** DATA TO PROCESS follows **

**src/abr_pkg.sv**
```systemverilog
// Package with timing, state and struct definitions of the altitude beep reporter
package abr_pkg;

  // ----------------------------------------------------------------
  // Clock and timing
  // ----------------------------------------------------------------
  localparam int unsigned ABR_CLK_PERIOD_NS = 10;
  localparam int unsigned ABR_CYC_PER_MS = 1000000 / ABR_CLK_PERIOD_NS;
  localparam int unsigned ABR_START_MS = 1000;      // Long low start tone
  localparam int unsigned ABR_SHORT_MS = 150;       // Short digit beep
  localparam int unsigned ABR_LONG_MS = 750;        // Long beep for a zero digit
  localparam int unsigned ABR_BEEP_GAP_MS = 150;    // Silence between beeps of a digit
  localparam int unsigned ABR_DIGIT_PAUSE_MS = 600; // Silence before each digit
  localparam int unsigned ABR_REPEAT_GAP_MS = 5000; // Silence before a repeat
  localparam int unsigned ABR_SAMPLE_MS = 100;      // Ten pressure samples a second
  localparam logic [31:0] ABR_START_CYC = 32'(ABR_START_MS * ABR_CYC_PER_MS);
  localparam logic [31:0] ABR_SHORT_CYC = 32'(ABR_SHORT_MS * ABR_CYC_PER_MS);
  localparam logic [31:0] ABR_LONG_CYC = 32'(ABR_LONG_MS * ABR_CYC_PER_MS);
  localparam logic [31:0] ABR_BEEP_GAP_CYC = 32'(ABR_BEEP_GAP_MS * ABR_CYC_PER_MS);
  localparam logic [31:0] ABR_DIGIT_PAUSE_CYC = 32'(ABR_DIGIT_PAUSE_MS * ABR_CYC_PER_MS);
  localparam logic [31:0] ABR_REPEAT_GAP_CYC = 32'(ABR_REPEAT_GAP_MS * ABR_CYC_PER_MS);
  localparam logic [31:0] ABR_SAMPLE_CYC = 32'(ABR_SAMPLE_MS * ABR_CYC_PER_MS);

  // ----------------------------------------------------------------
  // Altitude limits and report counts
  // ----------------------------------------------------------------
  localparam logic [16:0] ABR_MAX_IMPERIAL = 17'h1869F; // 99999, five digits
  localparam logic [16:0] ABR_MAX_METRIC = 17'h0270F;   // 9999, four digits
  localparam logic [2:0] ABR_TOP_DIGIT = 3'h4;
  localparam logic [1:0] ABR_BOOT_REPORTS = 2'h2;

  // ----------------------------------------------------------------
  // Sequencer states and state record
  // ----------------------------------------------------------------
  typedef enum logic [8:0] {
    ABR_S_LOAD = 9'h001,
    ABR_S_CONV = 9'h002,
    ABR_S_START = 9'h004,
    ABR_S_DPAUSE = 9'h008,
    ABR_S_BEEP = 9'h010,
    ABR_S_BGAP = 9'h020,
    ABR_S_GAP = 9'h040,
    ABR_S_IDLE = 9'h080,
    ABR_S_STORE = 9'h100
  } abr_state_e;

  typedef struct packed {
    abr_state_e state;
    logic [31:0] cnt;
    logic [31:0] scnt;
    logic [16:0] alt;
    logic [16:0] rem;
    logic [4:0][3:0] dig;
    logic [2:0] didx;
    logic [3:0] beeps;
    logic long_beep;
    logic [1:0] reps;
    logic rep_forever;
    logic metric;
    logic tone_on;
    logic tone_low;
    logic tick;
  } abr_regs_s;

endpackage : abr_pkg

```
**src/abr_reporter.sv**
```systemverilog
// Altitude beep reporter: decimal conversion, tone sequencing and store control
`timescale 1ns/1ns
`default_nettype none

// Operation
// - Every report opens with long low tone
// - Digits sounded most significant first, five max
// - Metric build limits altitude to four digits
// - Short silent pause separates consecutive digits
// - Leading zeros skipped, inner zeros sounded
// - Zero is long beep, others N short
// - Five seconds silence, then whole report repeats
// - Power-up reads stored altitude, reports twice
// - Stored altitude changes only after new flight
// - Pressure sample tick ten times per second
// - After flight result, report repeats until powerdown
// - Store flight altitude before reporting it
module abr_reporter
  import abr_pkg::*;
#(
  parameter logic [31:0] START_CYC = ABR_START_CYC,
  parameter logic [31:0] SHORT_CYC = ABR_SHORT_CYC,
  parameter logic [31:0] LONG_CYC = ABR_LONG_CYC,
  parameter logic [31:0] BEEP_GAP_CYC = ABR_BEEP_GAP_CYC,
  parameter logic [31:0] DIGIT_PAUSE_CYC = ABR_DIGIT_PAUSE_CYC,
  parameter logic [31:0] REPEAT_GAP_CYC = ABR_REPEAT_GAP_CYC,
  parameter logic [31:0] SAMPLE_CYC = ABR_SAMPLE_CYC
) (
  // Clock and reset
  input wire logic clk_in,
  input wire logic rst_in,
  // Build strap
  input wire logic metric_in,
  // Non-volatile store
  output logic nvm_rd_out,
  input wire logic nvm_rd_valid_in,
  input wire logic [16:0] nvm_rd_data_in,
  output logic nvm_wr_out,
  output logic [16:0] nvm_wr_data_out,
  input wire logic nvm_wr_done_in,
  // Flight result and pressure sampling
  input wire logic flight_valid_in,
  input wire logic [16:0] flight_alt_in,
  input wire logic ascent_in,
  output logic sample_tick_out,
  // Transducer
  output logic tone_on_out,
  output logic tone_low_out,
  output logic idle_out
);

  // ----------------------------------------------------------------
  // Helpers
  // ----------------------------------------------------------------
  function automatic logic [16:0] pow10(input logic [2:0] idx);
    unique case (idx)
      3'h0: pow10 = 17'h00001;
      3'h1: pow10 = 17'h0000A;
      3'h2: pow10 = 17'h00064;
      3'h3: pow10 = 17'h003E8;
      default: pow10 = 17'h02710;
    endcase
  endfunction : pow10

  function automatic logic [16:0] clamp(input logic [16:0] v, input logic met);
    logic [16:0] lim;
    lim = met ? ABR_MAX_METRIC : ABR_MAX_IMPERIAL;
    clamp = (v > lim) ? lim : v;
  endfunction : clamp

  abr_regs_s q;
  abr_regs_s d;
  logic cnt_end;
  logic [2:0] lead_c;
  logic [3:0] cur_dig;

  assign cnt_end = (q.cnt == 32'h00000001);
  assign cur_dig = q.dig[q.didx];

  // Highest nonzero digit; an all-zero value still sounds one zero
  always_comb begin
    lead_c = 3'h0;
    for (int i = 0; i < 5; i++) begin
      if (q.dig[i] != 4'h0) begin
        lead_c = 3'(i);
      end
    end
  end

  // ----------------------------------------------------------------
  // Next-state logic
  // ----------------------------------------------------------------
  always_comb begin
    d = q;
    d.tick = 1'b0;
    if (q.cnt != 32'h00000000) begin
      d.cnt = q.cnt - 32'h00000001;
    end
    unique case (q.state)
      ABR_S_LOAD: begin
        d.metric = metric_in;
        if (nvm_rd_valid_in) begin
          d.alt = clamp(nvm_rd_data_in, metric_in);
          d.reps = ABR_BOOT_REPORTS;
          d.rep_forever = 1'b0;
          d.rem = clamp(nvm_rd_data_in, metric_in);
          d.dig = '0;
          d.didx = ABR_TOP_DIGIT;
          d.state = ABR_S_CONV;
        end
      end
      ABR_S_CONV: begin
        // Repeated subtraction per decade keeps the datapath to one comparator
        if (q.didx == 3'h0) begin
          d.dig[0] = q.rem[3:0];
          d.cnt = START_CYC;
          d.state = ABR_S_START;
        end else if (q.rem >= pow10(q.didx)) begin
          d.rem = q.rem - pow10(q.didx);
          d.dig[q.didx] = q.dig[q.didx] + 4'h1;
        end else begin
          d.didx = q.didx - 3'h1;
        end
      end
      ABR_S_START: begin
        if (cnt_end) begin
          d.didx = lead_c;
          d.cnt = DIGIT_PAUSE_CYC;
          d.state = ABR_S_DPAUSE;
        end
      end
      ABR_S_DPAUSE: begin
        if (cnt_end) begin
          d.long_beep = (cur_dig == 4'h0);
          d.beeps = (cur_dig == 4'h0) ? 4'h1 : cur_dig;
          d.cnt = (cur_dig == 4'h0) ? LONG_CYC : SHORT_CYC;
          d.state = ABR_S_BEEP;
        end
      end
      ABR_S_BEEP: begin
        if (cnt_end) begin
          d.beeps = q.beeps - 4'h1;
          if (q.beeps > 4'h1) begin
            d.cnt = BEEP_GAP_CYC;
            d.state = ABR_S_BGAP;
          end else if (q.didx == 3'h0) begin
            d.cnt = REPEAT_GAP_CYC;
            d.state = ABR_S_GAP;
          end else begin
            d.didx = q.didx - 3'h1;
            d.cnt = DIGIT_PAUSE_CYC;
            d.state = ABR_S_DPAUSE;
          end
        end
      end
      ABR_S_BGAP: begin
        if (cnt_end) begin
          d.cnt = SHORT_CYC;
          d.state = ABR_S_BEEP;
        end
      end
      ABR_S_GAP: begin
        if (cnt_end) begin
          if (q.rep_forever) begin
            d.cnt = START_CYC;
            d.state = ABR_S_START;
          end else if (q.reps > 2'h1) begin
            d.reps = q.reps - 2'h1;
            d.cnt = START_CYC;
            d.state = ABR_S_START;
          end else begin
            d.reps = 2'h0;
            d.state = ABR_S_IDLE;
          end
        end
      end
      ABR_S_IDLE: begin
        // Only a completed flight may replace the stored value
        if (flight_valid_in) begin
          d.alt = clamp(flight_alt_in, q.metric);
          d.state = ABR_S_STORE;
        end
      end
      ABR_S_STORE: begin
        if (nvm_wr_done_in) begin
          d.rep_forever = 1'b1;
          d.rem = q.alt;
          d.dig = '0;
          d.didx = ABR_TOP_DIGIT;
          d.state = ABR_S_CONV;
        end
      end
      default: begin
        d.state = ABR_S_LOAD;
      end
    endcase

    // Sample pacing runs only while waiting for the flight to finish
    if ((q.state == ABR_S_IDLE) && ascent_in) begin
      if (q.scnt <= 32'h00000001) begin
        d.scnt = SAMPLE_CYC;
        d.tick = 1'b1;
      end else begin
        d.scnt = q.scnt - 32'h00000001;
      end
    end else begin
      d.scnt = 32'h00000000;
    end

    // Registered tone drive follows the next state
    d.tone_on = (d.state == ABR_S_START) || (d.state == ABR_S_BEEP);
    d.tone_low = (d.state == ABR_S_START);
  end

  // ----------------------------------------------------------------
  // State register
  // ----------------------------------------------------------------
  always_ff @(posedge clk_in or posedge rst_in) begin
    if (rst_in) begin
      q <= '{state: ABR_S_LOAD, default: '0};
    end else begin
      q <= d;
    end
  end

  // Outputs
  assign nvm_rd_out = (q.state == ABR_S_LOAD);
  assign nvm_wr_out = (q.state == ABR_S_STORE);
  assign nvm_wr_data_out = q.alt;
  assign sample_tick_out = q.tick;
  assign tone_on_out = q.tone_on;
  assign tone_low_out = q.tone_low;
  assign idle_out = (q.state == ABR_S_IDLE);

  // ----------------------------------------------------------------
  // Assertions
  // ----------------------------------------------------------------
  logic [16:0] recon_c;
  assign recon_c = 17'(q.dig[4] * 17'h02710) + 17'(q.dig[3] * 17'h003E8)
                 + 17'(q.dig[2] * 17'h00064) + 17'(q.dig[1] * 17'h0000A) + 17'(q.dig[0]);
endmodule : abr_reporter

`default_nettype wire
```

** End of DATA TO PROCESS **

• _EXERCISE_
Check each line of the entries above, and show every one holding the word "before".

• _WRITTEN REPLY_
  localparam int unsigned ABR_DIGIT_PAUSE_MS = 600; // Silence before each digit
  localparam int unsigned ABR_REPEAT_GAP_MS = 5000; // Silence before a repeat
// - Store flight altitude before reporting it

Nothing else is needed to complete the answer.